Start of Data in this exercise

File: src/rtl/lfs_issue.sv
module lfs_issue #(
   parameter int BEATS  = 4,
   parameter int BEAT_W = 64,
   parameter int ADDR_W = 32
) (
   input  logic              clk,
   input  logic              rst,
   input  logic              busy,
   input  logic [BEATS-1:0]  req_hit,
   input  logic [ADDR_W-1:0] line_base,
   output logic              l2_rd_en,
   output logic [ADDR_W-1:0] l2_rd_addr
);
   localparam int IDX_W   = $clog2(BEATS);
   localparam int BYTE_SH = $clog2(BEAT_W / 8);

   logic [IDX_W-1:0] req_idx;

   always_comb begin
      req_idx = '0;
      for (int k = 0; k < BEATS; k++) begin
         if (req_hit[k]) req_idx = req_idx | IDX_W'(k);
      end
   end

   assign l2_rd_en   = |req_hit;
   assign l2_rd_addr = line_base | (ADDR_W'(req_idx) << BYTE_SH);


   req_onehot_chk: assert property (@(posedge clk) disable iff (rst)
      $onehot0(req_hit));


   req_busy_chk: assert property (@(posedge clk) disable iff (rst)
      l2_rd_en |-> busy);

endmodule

End of Data in this exercise
Start of Data in this exercise

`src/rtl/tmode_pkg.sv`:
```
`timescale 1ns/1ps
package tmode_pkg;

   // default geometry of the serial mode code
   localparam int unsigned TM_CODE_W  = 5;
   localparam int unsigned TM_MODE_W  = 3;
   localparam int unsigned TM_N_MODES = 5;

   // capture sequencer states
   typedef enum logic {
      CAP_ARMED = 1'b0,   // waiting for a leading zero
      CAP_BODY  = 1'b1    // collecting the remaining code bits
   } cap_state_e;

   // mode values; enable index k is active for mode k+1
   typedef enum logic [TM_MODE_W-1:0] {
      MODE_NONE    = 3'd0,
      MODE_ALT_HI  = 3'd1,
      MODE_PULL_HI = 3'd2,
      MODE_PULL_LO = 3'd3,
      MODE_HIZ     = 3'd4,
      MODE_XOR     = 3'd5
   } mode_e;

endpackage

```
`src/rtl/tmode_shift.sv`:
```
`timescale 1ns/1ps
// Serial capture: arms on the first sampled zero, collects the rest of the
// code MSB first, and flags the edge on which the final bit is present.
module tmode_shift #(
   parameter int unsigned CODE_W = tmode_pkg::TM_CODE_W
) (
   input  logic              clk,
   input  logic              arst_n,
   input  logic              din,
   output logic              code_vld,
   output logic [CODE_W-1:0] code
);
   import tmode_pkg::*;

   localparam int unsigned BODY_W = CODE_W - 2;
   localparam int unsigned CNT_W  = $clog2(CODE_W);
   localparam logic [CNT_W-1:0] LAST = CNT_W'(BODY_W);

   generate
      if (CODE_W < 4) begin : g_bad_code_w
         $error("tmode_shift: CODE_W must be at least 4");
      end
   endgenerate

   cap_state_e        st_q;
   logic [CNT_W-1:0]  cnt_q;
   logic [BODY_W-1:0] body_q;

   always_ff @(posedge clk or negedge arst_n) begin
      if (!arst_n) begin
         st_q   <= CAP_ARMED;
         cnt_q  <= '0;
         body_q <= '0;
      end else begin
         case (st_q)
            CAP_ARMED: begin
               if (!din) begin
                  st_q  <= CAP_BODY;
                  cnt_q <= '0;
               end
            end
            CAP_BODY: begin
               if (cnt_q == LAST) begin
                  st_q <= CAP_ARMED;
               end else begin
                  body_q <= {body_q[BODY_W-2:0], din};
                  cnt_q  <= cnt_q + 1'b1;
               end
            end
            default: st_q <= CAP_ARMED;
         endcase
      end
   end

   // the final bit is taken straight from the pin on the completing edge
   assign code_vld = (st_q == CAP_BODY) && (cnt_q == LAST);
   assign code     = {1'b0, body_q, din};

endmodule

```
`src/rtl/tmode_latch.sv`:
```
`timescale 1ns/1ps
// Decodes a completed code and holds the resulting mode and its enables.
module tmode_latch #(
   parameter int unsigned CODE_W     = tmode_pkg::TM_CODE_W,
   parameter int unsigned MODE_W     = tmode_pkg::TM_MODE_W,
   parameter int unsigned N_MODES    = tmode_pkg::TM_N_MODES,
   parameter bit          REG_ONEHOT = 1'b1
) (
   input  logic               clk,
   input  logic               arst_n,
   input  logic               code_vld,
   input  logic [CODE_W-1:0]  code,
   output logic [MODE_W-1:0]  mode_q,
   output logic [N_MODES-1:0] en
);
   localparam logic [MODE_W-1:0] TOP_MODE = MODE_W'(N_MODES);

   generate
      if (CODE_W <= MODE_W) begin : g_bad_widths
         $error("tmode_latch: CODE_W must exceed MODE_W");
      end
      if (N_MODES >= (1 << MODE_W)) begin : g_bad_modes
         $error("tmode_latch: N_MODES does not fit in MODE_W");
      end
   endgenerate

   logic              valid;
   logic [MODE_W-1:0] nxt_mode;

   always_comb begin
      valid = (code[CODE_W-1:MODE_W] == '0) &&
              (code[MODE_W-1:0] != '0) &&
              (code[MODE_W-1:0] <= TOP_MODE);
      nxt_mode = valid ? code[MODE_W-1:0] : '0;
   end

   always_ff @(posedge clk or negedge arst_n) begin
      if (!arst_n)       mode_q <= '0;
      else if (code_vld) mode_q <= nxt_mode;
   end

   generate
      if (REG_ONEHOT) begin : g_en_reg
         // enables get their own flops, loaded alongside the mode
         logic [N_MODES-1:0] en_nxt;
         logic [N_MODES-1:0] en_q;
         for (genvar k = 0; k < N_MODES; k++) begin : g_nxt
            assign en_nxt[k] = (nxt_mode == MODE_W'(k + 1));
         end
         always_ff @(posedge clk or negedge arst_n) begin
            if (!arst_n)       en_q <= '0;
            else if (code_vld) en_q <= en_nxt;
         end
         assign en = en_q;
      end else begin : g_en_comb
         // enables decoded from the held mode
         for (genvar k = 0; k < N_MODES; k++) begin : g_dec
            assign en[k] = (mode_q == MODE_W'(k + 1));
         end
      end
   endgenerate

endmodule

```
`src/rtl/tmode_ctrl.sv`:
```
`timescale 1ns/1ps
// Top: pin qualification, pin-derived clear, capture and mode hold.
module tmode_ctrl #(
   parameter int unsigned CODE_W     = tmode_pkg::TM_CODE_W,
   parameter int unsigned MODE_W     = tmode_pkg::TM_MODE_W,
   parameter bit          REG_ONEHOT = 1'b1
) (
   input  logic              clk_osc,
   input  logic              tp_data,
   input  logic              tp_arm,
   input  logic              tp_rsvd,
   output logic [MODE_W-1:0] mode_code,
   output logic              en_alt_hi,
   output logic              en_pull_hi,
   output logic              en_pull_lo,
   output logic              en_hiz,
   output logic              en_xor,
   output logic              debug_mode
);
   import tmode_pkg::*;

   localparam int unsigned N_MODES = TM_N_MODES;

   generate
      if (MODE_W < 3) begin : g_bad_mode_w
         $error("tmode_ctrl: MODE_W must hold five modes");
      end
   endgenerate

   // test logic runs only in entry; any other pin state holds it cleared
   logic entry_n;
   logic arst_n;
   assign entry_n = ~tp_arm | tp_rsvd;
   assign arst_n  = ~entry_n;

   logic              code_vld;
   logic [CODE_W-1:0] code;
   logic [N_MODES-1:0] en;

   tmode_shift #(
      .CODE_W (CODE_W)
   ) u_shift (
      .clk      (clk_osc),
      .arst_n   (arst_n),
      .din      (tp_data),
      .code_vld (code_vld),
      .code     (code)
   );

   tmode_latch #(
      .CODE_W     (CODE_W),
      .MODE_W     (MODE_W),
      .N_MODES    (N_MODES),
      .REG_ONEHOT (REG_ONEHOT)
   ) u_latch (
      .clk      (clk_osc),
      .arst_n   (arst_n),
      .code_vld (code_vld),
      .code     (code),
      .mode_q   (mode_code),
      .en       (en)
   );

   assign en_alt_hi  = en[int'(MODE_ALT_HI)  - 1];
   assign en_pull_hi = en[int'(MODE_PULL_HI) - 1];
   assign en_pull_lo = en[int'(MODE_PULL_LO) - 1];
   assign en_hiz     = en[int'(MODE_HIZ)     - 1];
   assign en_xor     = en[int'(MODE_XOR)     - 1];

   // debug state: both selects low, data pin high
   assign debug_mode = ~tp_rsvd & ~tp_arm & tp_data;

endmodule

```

End of Data in this exercise

Work request> For the data above, state only how many lines include the word "property".

Solution to this problem> 2